Vollebak, Keel Labs, and Pangaia work with algae in different ways, yet they all share a vision of its potential for a better future. They’re also united in the message that developing such solutions requires an all-hands-on-deck approach — particularly, it needs the backing of big business to take it from a niche experiment to an industry standard.

“We are seeing corporations take initiative before they're being forced (by impending regulations), which is critical,” says Callaghan, who notes that H&M is one of Keel Labs’ investors. “If you want to commit to your goals as a corporation or even as an individual, you need to acknowledge that support is required on all sides to make that happen. [Brands that put] their money where their mouth is to help themselves change, versus just saying that they have a goal and hoping that somebody shows up to fix it for them. It is a very different way of participating.”

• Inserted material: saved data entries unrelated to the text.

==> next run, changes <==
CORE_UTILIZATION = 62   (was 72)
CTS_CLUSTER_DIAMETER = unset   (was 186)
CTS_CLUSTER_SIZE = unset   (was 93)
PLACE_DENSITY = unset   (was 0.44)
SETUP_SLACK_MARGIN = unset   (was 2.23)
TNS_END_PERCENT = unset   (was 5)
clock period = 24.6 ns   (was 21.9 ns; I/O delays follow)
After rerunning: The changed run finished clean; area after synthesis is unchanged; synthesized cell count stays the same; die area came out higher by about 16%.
Design ALU, start of the top module:
module ALU #(
    parameter DATA_W = 32
)
(
    input                       i_clk,    
    input                       i_rst_n,  
    input                       i_valid,  
    input [DATA_W - 1 : 0]      i_A,      
    input [DATA_W - 1 : 0]      i_B,      
    input [         2 : 0]      i_inst,   
    output [2*DATA_W - 1 : 0]   o_data,   
    output                      o_done    
);
Size in the first run: roughly 3,200 cells after synthesis, roughly 140 flip-flops, roughly 140 I/O pins.
Settings: LEC_CHECK=0, ABC_AREA=1, CAP_MARGIN=20, CELL_PAD_IN_SITES_DETAIL_PLACEMENT=2, CELL_PAD_IN_SITES_GLOBAL_PLACEMENT=2, CORE_MARGIN=2, CORE_UTILIZATION=37, CTS_CLUSTER_DIAMETER=107, CTS_CLUSTER_SIZE=12, GPL_TIMING_DRIVEN=0, MAX_ROUTING_LAYER=met5, SLEW_MARGIN=15, TNS_END_PERCENT=60; clock period 5.54 ns.
run.sh (not shown) runs the stock make flow with config.mk's settings and CLKGATE_MAP_FILE=.
The starting point produced a clean layout.
Change:
==> flow/config.mk (replaced) <==
export PLATFORM = sky130hd
export DESIGN_NAME = ALU
export DESIGN_NICKNAME = ALU
export VERILOG_FILES = /design/flow/design.v
export SDC_FILE = /design/flow/constraint.sdc
export NUM_CORES = 4
export LEC_CHECK = 0
export CAP_MARGIN = 20
export CORE_MARGIN = 2
export CORE_UTILIZATION = 40
export SLEW_MARGIN = 20
==> flow/constraint.sdc (replaced) <==
create_clock -name core_clock -period 5.15 [get_ports {i_clk}]
set_input_delay 1.0300 -clock core_clock [delete_from_list [all_inputs] [get_ports {i_clk}]]
set_output_delay 1.0300 -clock core_clock [all_outputs]
set_load 0.01 [all_outputs]
- routed wire length decreases by about 40%
- power drops by 7.8%
- synthesized cell count falls by about 23%
- fmax rises by 22%
- non-clock buffer count goes down by 126
- core utilization climbs by 2.9 points
Change:
--- a/flow/config.mk
+++ b/flow/config.mk
@@ -9,3 +9,7 @@
 export CORE_MARGIN = 2
-export CORE_UTILIZATION = 40
+export CORE_UTILIZATION = 51
+export CTS_CLUSTER_DIAMETER = 107
+export CTS_CLUSTER_SIZE = 76
+export GPL_TIMING_DRIVEN = 0
+export MAX_ROUTING_LAYER = met4
 export SLEW_MARGIN = 20
==> flow/constraint.sdc (replaced) <==
create_clock -name core_clock -period 3.37 [get_ports {i_clk}]
set_input_delay 0.6740 -clock core_clock [delete_from_list [all_inputs] [get_ports {i_clk}]]
set_output_delay 0.6740 -clock core_clock [all_outputs]
set_load 0.01 [all_outputs]
=> Now the flow finished but failed the layout checks on setup timing. Cell area climbs by about 24%. Core utilization climbs by 26 points. Power is higher by 88%. Die size came out lower by 21%. Wire length went up by 23%. Worst setup slack got worse by 1.1 ns. Cell count is higher by 6.7%. Flip-flop count does not change. Sequential power is higher by about 56%. Hold slack loses 0.36 ns. Synthesized cell count stays the same.
Change:
--- a/flow/config.mk
+++ b/flow/config.mk
@@ -9,7 +9,3 @@
 export CORE_MARGIN = 2
-export CORE_UTILIZATION = 51
-export CTS_CLUSTER_DIAMETER = 107
-export CTS_CLUSTER_SIZE = 76
-export GPL_TIMING_DRIVEN = 0
-export MAX_ROUTING_LAYER = met4
+export CORE_UTILIZATION = 40
 export SLEW_MARGIN = 20
==> flow/constraint.sdc (replaced) <==
create_clock -name core_clock -period 7.0 [get_ports {i_clk}]
set_input_delay 1.4000 -clock core_clock [delete_from_list [all_inputs] [get_ports {i_clk}]]
set_output_delay 1.4000 -clock core_clock [all_outputs]
set_load 0.01 [all_outputs]
The new run went through all stages and came out clean.
Final area fell by 20%.
Wire length fell by 20%.
Setup slack gets better by 2.3 ns.

---

== build 56 ==
Starting RTL as in the previous note.
clock: 3.59 ns
lec_check: 0
cap_margin: 20
core_margin: 2
core_utilization: 71
cts_cluster_diameter: 79
cts_cluster_size: 40
place_density_lb_addon: 0.28
setup_slack_margin: 0.49
slew_margin: 20
tns_end_percent: 65
5_1_grt: build 56 exited with error
Setup changes, build 56 to build 92
# build 56
export LEC_CHECK = 0
export CAP_MARGIN = 20
export CORE_MARGIN = 2
export CORE_UTILIZATION = 71
export CTS_CLUSTER_DIAMETER = 79
export CTS_CLUSTER_SIZE = 40
export PLACE_DENSITY_LB_ADDON = 0.28
export SETUP_SLACK_MARGIN = 0.49
export SLEW_MARGIN = 20
export TNS_END_PERCENT = 65
create_clock -name core_clock -period 3.59 [get_ports {i_clk}]
# build 92
export LEC_CHECK = 0
export CAP_MARGIN = 20
export CORE_MARGIN = 2
export CORE_UTILIZATION = 19
export SLEW_MARGIN = 20
create_clock -name core_clock -period 5.15 [get_ports {i_clk}]
Results
- Build 92 did not stop at any stage, and its layout met the timing, DRC and antenna checks.
- When the final numbers for build 92 and build 56 were put side by side, the die size turned out to be smaller in build 56.
- Per the comparison of build 92 with build 56, clock buffer count from CTS about even; post-placement cell area climbed 1.1%; pre-placement core utilization lost 54 points; estimated wirelength of the detail-placed design +13,000 microns.
- There was hardly any difference in register area share after synthesis between build 92 and build 56.
- Floorplan die height for build 92: 150 microns up relative to build 56
- In the tables for build 92 and build 56, number of buffers inserted by post-CTS setup repair reads lower with build 92.
- Per the comparison of build 92 with build 56, count of hold buffers inserted by post-cts repair has remained practically unchanged; area of the core has increased.
- Re average size of a mapped cell: no difference whatsoever between build 56 and build 92.
## flow/design.v

```verilog
module rgst #(
    parameter w=8
)(
    input clk, rst_b, ld, clr, input [w-1:0] d, output reg [w-1:0] q
);
    always @ (posedge clk, negedge rst_b)
        if (!rst_b)                 q <= 0;
        else if (clr)               q <= 0;
        else if (ld)                q <= d;
endmodule
module mschdpath (
    input clk, rst_b,ld_merg,upd_mreg, input [511:0] blk, output [31:0] m0
);
    function [31:0] RtRot(input [31:0] x, input [4:0] p);
        reg [63:0] tmp; begin
        tmp = {x, x} >> p; RtRot = tmp[31:0];end
    endfunction
    function [31:0] Sgm0(input [31:0]x); begin
        Sgm0=RtRot(x,7)^RtRot(x,18)^(x>>3);end
    endfunction
    function [31:0] Sgm1(input [31:0]x); begin
        Sgm1=RtRot(x,17)^RtRot(x,19)^(x>>10);end
    endfunction
    function [31:0] Mux(input sel,input [31:0]d1,d0); begin
        Mux = (sel) ?  d1 : d0 ;end
    endfunction
    function [31:0] Word32(input [511:0]blk, input [3:0]idx); begin
        Word32 = blk[511-32*idx -:32];end
    endfunction
    wire [31:0] m[0:15];
    generate
        genvar k;
        for( k = 0; k < 16; k = k +1) begin:some_name
            if(k < 15)
                rgst #(.w(32)) i0(.clk(clk),.rst_b(rst_b),.clr(1'd0),.ld(upd_mreg),.d(Mux(ld_merg,Word32(blk,k),m[k+1])),.q(m[k]));
            else
                rgst #(.w(32)) i0(.clk(clk),.rst_b(rst_b),.clr(1'd0),.ld(upd_mreg),.d(Mux(ld_merg,Word32(blk,k),m[0] + Sgm0(m[1]) + m[9] + Sgm1(m[14]))),.q(m[k]));
        end
    endgenerate
    assign m0 = m[0];
endmodule
```
==> inputs of run D <==
// Cfu
module Cfu (
    input               cmd_valid,
    output              cmd_ready,
    input      [9:0]    cmd_payload_function_id,
    input      [31:0]   cmd_payload_inputs_0,
    input      [31:0]   cmd_payload_inputs_1,
    output reg          rsp_valid,
    input               rsp_ready,
    output reg [31:0]   rsp_payload_outputs_0,
    input               reset,
    input               clk
);
    reg signed [31:0] InputOffset, FilterOffset;
    reg signed [31:0] accumulator;  
    reg signed [31:0] acc0, acc1, acc2, acc3;
    reg [31:0] global_input;
    wire [31:0] simd_input = (cmd_payload_function_id[9:3] == 7'd0) ? cmd_payload_inputs_0 : global_input;
    wire [31:0] simd_filter = (cmd_payload_function_id[9:3] == 7'd0) ? cmd_payload_inputs_1 : cmd_payload_inputs_0;
    wire signed [31:0] prod_0, prod_1, prod_2, prod_3;
    assign prod_0 = ($signed(simd_input[7 : 0]) + InputOffset) * ($signed(simd_filter[7 : 0]) + FilterOffset);
    assign prod_1 = ($signed(simd_input[15: 8]) + InputOffset) * ($signed(simd_filter[15: 8]) + FilterOffset);
    assign prod_2 = ($signed(simd_input[23:16]) + InputOffset) * ($signed(simd_filter[23:16]) + FilterOffset);
    assign prod_3 = ($signed(simd_input[31:24]) + InputOffset) * ($signed(simd_filter[31:24]) + FilterOffset);
    wire signed [31:0] sum_prods;
    assign sum_prods = prod_0 + prod_1 + prod_2 + prod_3;
    assign cmd_ready = ~rsp_valid;
    always @(posedge clk) begin
        if (reset) begin
            rsp_payload_outputs_0 <= 32'b0;
  ...
make LEC_CHECK=0 ABC_AREA=1 CAP_MARGIN=20 CORE_ASPECT_RATIO=0.5 CORE_MARGIN=2 CORE_UTILIZATION=72 CTS_CLUSTER_SIZE=10 PLACE_DENSITY=0.37 SLEW_MARGIN=20 TNS_END_PERCENT=5 finish   # period 5.89 ns
run.sh (not shown) runs the stock make flow with config.mk's settings and CLKGATE_MAP_FILE=.
==> run C: changes against run D <==
==> flow/config.mk (replaced) <==
export PLATFORM = sky130hd
export DESIGN_NAME = Cfu
export DESIGN_NICKNAME = Cfu
export VERILOG_FILES = /design/flow/design.v
export SDC_FILE = /design/flow/constraint.sdc
export NUM_CORES = 4
export LEC_CHECK = 0
export ABC_AREA = 1
export CAP_MARGIN = 30
export CELL_PAD_IN_SITES_DETAIL_PLACEMENT = 0
export CELL_PAD_IN_SITES_GLOBAL_PLACEMENT = 2
export CORE_MARGIN = 2
export CORE_UTILIZATION = 46
export CTS_CLUSTER_SIZE = 25
export GPL_TIMING_DRIVEN = 0
export MAX_ROUTING_LAYER = met4
export MIN_ROUTING_LAYER = met2
export PLACE_DENSITY = 0.79
export SETUP_SLACK_MARGIN = -0.0
export SLEW_MARGIN = 20
==> flow/constraint.sdc (replaced) <==
create_clock -name core_clock -period 16.3 [get_ports {clk}]
set_input_delay 3.2600 -clock core_clock [delete_from_list [all_inputs] [get_ports {clk}]]
set_output_delay 3.2600 -clock core_clock [all_outputs]
set_load 0.01 [all_outputs]
==> metrics.csv <==
stage,metric,value,unit
placed_design,post-place-ws,-4.14,ns
placed_design,place.gp.congestion,1.35,
placed_design,port_buffers,107,
die,fp.dieH,470,um
placed_design,placed_cell_area,106000,um^2
outcome,outcome,stopped before the end,
placed_design,post-dp-hpwl,383000,um
outcome,lastStage,global routing,
placed_design,dp_cells,16688,
grt,grt_util_met1,0,%
grt,use_met2,75.3,%
grt,grt_overflow,40,
die,fp_util,46.1,%
grt,busiest_layer,met3,
die,rows,171,
cts,postCtsSetupBuffers,104,
outcome,error,[ERROR GRT-0116] Global routing finished with congestion. Check the congestion regions in the DRC Viewer.,
grt,grt_usage,71.5,%
cts,cts_resized,569,
grt,use_met3,81.7,%
# the run above: run C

But the challenge of helping the supply chain better itself does not just rest on algae’s shoulders. As the old adage goes, too much of anything is good for nothing, which is what climate correspondent Somini Sengupta indicated to The New York Times article noted above. As the globe increasingly turns to kelp to “Help tame some of the hazards of the modern age,” she writes, "there’s a danger that we’ll cause unforeseen damage. We need to approach such solutions with care, with respect, and in tandem with a myriad of other alternative pathways."

Or, as Tidball put it: “I think the mistake would be looking at it as a single source of truth or a singular solution. It isn't. It is one of many, many solutions. But” — and this is a fundamental but — “it is really, really promising.”